Monday 7 September 2020

The Mental Health Files, Part 1

As I promised myself about a week ago, I'm going to do a quick update about something earth-shattering and life changing that I figured out the other day, with the help of a video that FB decided I might be interested in watching (message me for the link if you like).

I haven't watched any of this lady's other videos, before or since. I will be doing so when I have time. From what I can gather, her issues are very, very different to mine. She has had substance abuse issues in the past - I haven't. She was diagnosed bipolar as a child - I haven't - and it turns out that it's not a good fit for her either. In this clip, she gets diagnosed with ADD as an adult, and lots of things suddenly fall into place.

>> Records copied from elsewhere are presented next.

$ cat config.mk
export PLATFORM = sky130hd
export DESIGN_NAME = mult_scheduler
export DESIGN_NICKNAME = d
export VERILOG_FILES = /design/src/rtl/mult_sched_pkg.sv /design/src/rtl/mult_core.sv /design/src/rtl/mult_scheduler.sv
export SDC_FILE = /design/constraint.sdc
export NUM_CORES = 1
export LEC_CHECK = 0
export BUFFER_PORTS_ARGS = -buffer_cell sky130_fd_sc_hd__buf_2
export CAP_MARGIN = 20
export CORE_MARGIN = 2
export CORE_UTILIZATION = 46
export CTS_CLUSTER_DIAMETER = 50
export DETAILED_ROUTE_END_ITERATION = 10
export PLACE_DENSITY_LB_ADDON = 0.1
export SLEW_MARGIN = 30
export SYNTH_ARGS = -nofsm -noshare
export SYNTH_HDL_FRONTEND = slang
export SYNTH_SLANG_ARGS = --single-unit
$ cat constraint.sdc
create_clock -name clk -period 3.4 [get_ports clk]
set_input_delay 0.68 -clock clk [delete_from_list [all_inputs] [get_ports clk]]
set_output_delay 0.68 -clock clk [all_outputs]
set_load 0.01 [all_outputs]
$ cat src/rtl/mult_sched_pkg.sv
// mult_sched_pkg: shared definitions for the multiply scheduler.
//   state_t        - scheduler FSM encoding (IDLE, RUN, DONE)
//   DEFAULT_WIDTH  - default operand width in bits
package mult_sched_pkg;

  localparam int DEFAULT_WIDTH = 4;

  typedef enum logic [1:0] {
    ST_IDLE = 2'd0,
    ST_RUN  = 2'd1,
    ST_DONE = 2'd2
  } state_t;

endpackage

$ cat src/rtl/mult_core.sv
// mult_core: shift-add unsigned multiplier datapath.
//   clk, n_rst : clock, asynchronous active-low reset
//   load       : latch a_in/b_in, clear accumulator and step counter
//   step       : one shift-add step (conditional add, shift operands, count)
//   a_in, b_in : multiplier and multiplicand, WIDTH bits
//   last       : step counter equals WIDTH-1 (the current step is the final one)
//   product    : accumulator, 2*WIDTH bits
module mult_core
  import mult_sched_pkg::*;
#(
  parameter int WIDTH = DEFAULT_WIDTH
) (
  input  logic                 clk,
  input  logic                 n_rst,
  input  logic                 load,
  input  logic                 step,
  input  logic [WIDTH-1:0]     a_in,
  input  logic [WIDTH-1:0]     b_in,
  output logic                 last,
  output logic [2*WIDTH-1:0]   product
);

  // One extra bit keeps the counter meaningful even for WIDTH=1.
  localparam int CNT_W = $clog2(WIDTH + 1);

  logic [WIDTH-1:0]   a_q;
  logic [2*WIDTH-1:0] b_q;
  logic [2*WIDTH-1:0] acc_q;
  logic [CNT_W-1:0]   cnt_q;

  always_ff @(posedge clk or negedge n_rst) begin
    if (!n_rst) begin
      a_q   <= '0;
      b_q   <= '0;
      acc_q <= '0;
      cnt_q <= '0;
    end else if (load) begin
      a_q   <= a_in;
      b_q   <= {{WIDTH{1'b0}}, b_in};
      acc_q <= '0;
      cnt_q <= '0;
    end else if (step) begin
      // The multiplicand is held at double width, so the sum of all
      // partial products fits the accumulator without overflow.
      if (a_q[0]) begin
        acc_q <= acc_q + b_q;
      end
      b_q   <= b_q << 1;
      a_q   <= a_q >> 1;
      cnt_q <= cnt_q + CNT_W'(1);
    end
  end

  assign last    = (cnt_q == CNT_W'(WIDTH - 1));
  assign product = acc_q;

endmodule

$ cat src/rtl/mult_scheduler.sv
// mult_scheduler: two-requester arbiter in front of a shift-add multiplier.
//   clk, n_rst          : clock, asynchronous active-low reset
//   req_valid[1:0]      : per-requester request valid
//   req_ready[1:0]      : per-requester accept (only in IDLE, only the grantee)
//   req_a0/b0, a1/b1    : operands of requester 0 / 1
//   rsp_valid/rsp_ready : result handshake
//   rsp_id              : requester that owns the result
//   rsp_product         : unsigned product, 2*WIDTH bits
//   busy                : state is not IDLE
//   dbg_state           : current FSM state (mult_sched_pkg::state_t encoding)
//
// Handshake: a transfer happens on a rising edge where valid and ready are
// both high. Ready is a function of state and req_valid; valid must never
// depend on ready. The result holds until rsp_ready is sampled high.
module mult_scheduler
  import mult_sched_pkg::*;
#(
  parameter int WIDTH = DEFAULT_WIDTH
) (
  input  logic                 clk,
  input  logic                 n_rst,
  input  logic [1:0]           req_valid,
  output logic [1:0]           req_ready,
  input  logic [WIDTH-1:0]     req_a0,
  input  logic [WIDTH-1:0]     req_b0,
  input  logic [WIDTH-1:0]     req_a1,
  input  logic [WIDTH-1:0]     req_b1,
  output logic                 rsp_valid,
  input  logic                 rsp_ready,
  output logic                 rsp_id,
  output logic [2*WIDTH-1:0]   rsp_product,
  output logic                 busy,
  output logic [1:0]           dbg_state
);

  state_t state_q, state_d;
  logic   last_grant_q;
  logic   rsp_id_q;

  logic             gnt_idx;
  logic             accept;
  logic             core_load;
  logic             core_step;
  logic             core_last;
  logic [WIDTH-1:0] op_a;
  logic [WIDTH-1:0] op_b;

  // Arbitration: a lone requester wins; under contention the one that did
  // not win last time wins.
  always_comb begin
    gnt_idx   = 1'b0;
    req_ready = 2'b00;
    case (req_valid)
      2'b01:   gnt_idx = 1'b0;
      2'b10:   gnt_idx = 1'b1;
      2'b11:   gnt_idx = ~last_grant_q;
      default: gnt_idx = 1'b0;
    endcase
    // n_rst gates ready so nothing looks acceptable while reset is held.
    if (n_rst && (state_q == ST_IDLE) && (req_valid != 2'b00)) begin
      req_ready = gnt_idx ? 2'b10 : 2'b01;
    end
  end

  assign accept = |(req_valid & req_ready);
  assign op_a   = gnt_idx ? req_a1 : req_a0;
  assign op_b   = gnt_idx ? req_b1 : req_b0;

  always_comb begin
    state_d   = state_q;
    core_load = 1'b0;
    core_step = 1'b0;
    case (state_q)
      ST_IDLE: begin
        if (accept) begin
          core_load = 1'b1;
          state_d   = ST_RUN;
        end
      end
      ST_RUN: begin
        core_step = 1'b1;
        if (core_last) begin
          state_d = ST_DONE;
        end
      end
      ST_DONE: begin
        // Returning to IDLE here leaves ready low on this edge, which is
        // what enforces the one-cycle gap between accepts.
        if (rsp_ready) begin
          state_d = ST_IDLE;
        end
      end
      default: state_d = ST_IDLE;
    endcase
  end

  always_ff @(posedge clk or negedge n_rst) begin
    if (!n_rst) begin
      state_q      <= ST_IDLE;
      last_grant_q <= 1'b1;
      rsp_id_q     <= 1'b0;
    end else begin
      state_q <= state_d;
      if (accept) begin
        last_grant_q <= gnt_idx;
        rsp_id_q     <= gnt_idx;
      end
    end
  end

  mult_core #(
    .WIDTH(WIDTH)
  ) u_core (
    .clk     (clk),
    .n_rst   (n_rst),
    .load    (core_load),
    .step    (core_step),
    .a_in    (op_a),
    .b_in    (op_b),
    .last    (core_last),
    .product (rsp_product)
  );

  assign rsp_valid = (state_q == ST_DONE);
  assign rsp_id    = rsp_id_q;
  assign busy      = (state_q != ST_IDLE);
  assign dbg_state = state_q;

endmodule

I don't have that either.
This post isn't an invitation to challenge my own diagnoses, which I'm incredibly firm and secure in, having researched everything and figured them out for myself. My primary MH issue first appeared when I was 5 years old, and recurred with any sort of new experience, change, and seasons that reminded me of those changes. I finally figured out what the problem was when I was 19 and doing my Psychology degree, then started treatment a year after that. I self-diagnosed my other issue in my mid-30s, and that had been a recent development... an understandable one in relation to circumstances at the time. It's now on the wane because I'm (a) out of the situation that caused it, (b) much older and (c) more confident in my personality. I'm just not sociable and that's that. I like people, relate just fine to one or two at a time, and will find an excuse to not come to your party. People generally don't bother to invite me any more!!
So, with the understanding that we're two very different people and this lady's problems stemmed largely from substance abuse and untreated ADD... there are some very interesting parallels. It's worth watching from the 4:30 mark, when she gets her brain scan results. At 5:45, the doctor tells her what looks like bipolar is actually ADD plus trauma from having lived with an unpredictable, angry alcoholic dad. And the more I hear about this sort of thing, the more I realise that even just the first 14 months of my life (when I was exposed to the same) has impacted me profoundly... and much more than my sister, who was only 6 weeks old when we were removed from the situation.
At 8 minutes, the doctor discusses the patient's amazing recognition of social cues and negative faces. YES!! I am the same. I have mild face blindness, especially with men (probably unrelated) but pick up on negative expressions, atmospheres at work, he-has-just-fallen-out-with-her, etc, instantly. My social problems don't stem from being unable to read the cues, because I absolutely can. They stem from not knowing what to do with that information. E.g. someone tells me one thing, and their body language tells me they are lying... which one am I supposed to respond to? E.g. I enter a room at work and can instantly tell there's been a row. I have no idea if I'm meant to know that, or supposed to act like everything's normal. I will usually spin on my heel and walk away fast. Guess who has trained us to recognise negativity and anger so acutely? Our unpredictable alcoholic dads again.
The biggest revelation came even later for me, around the 11 minute mark. In every way except for one, my problem is an exact textbook case. I read an entire book about it for university, and it felt exactly like somebody had written a book about me. The one thing that doesn't fit? We are supposed to feel worse in the morning. During my worst episodes, when even sleep feels like torture because the blackness seeps into my dreams, the only bit of respite I would ever get was the first few moments of the day. Then things got progressively worse throughout the day, until evening/ nightfall, when I would be (and I now mean as recently as 8 months ago) completely desperate and unable to function. The doctor in the video says that at night, when it's dark, is when the trouble would tend to happen with a violent alcoholic parent. Nightfall is like a daily emotional reminder of those times. This news took my breath away.
Maybe it's coincidental, and maybe my first 14 months were generally happy; I obviously don't remember, and probably won't talk to my mum about it. My issues are something I usually muddle through alone, although I've started to talk about them a bit. I found this very helpful though, so I'll file the information away and view my evenings, social sensitivities and acute radar for sadness/ anger through the lens of having been set up to experience such high alerts due to my very early life, and the way I was parented.
Before I finish, I get asked a LOT if I'm bipolar, and people often don't believe the answer. No, I'm not. When I'm at my physical and mental best, I cram lots in to make up for lost time, and to occupy my mind. My best strategy for keeping my own demons at bay is to have a lot of projects on the go, to feed my mind and not give it the chance to wander off to places I'd rather it didn't. My mood and attitude changed for the better a few years ago, when someone I barely know described my personality as 'bright and strong' - I don't see it, but I guess that's what is there once you get past the reserve. I also like to do crazy things, and occasionally to shock (e.g. cutting all my hair off on a whim; writing a rather surprising song for some friends recently) and the overall effect is clearly very chaotic and 'up'! So it might appear that way, but no, I'm definitely not bipolar.

Will definitely ponder on it all some more.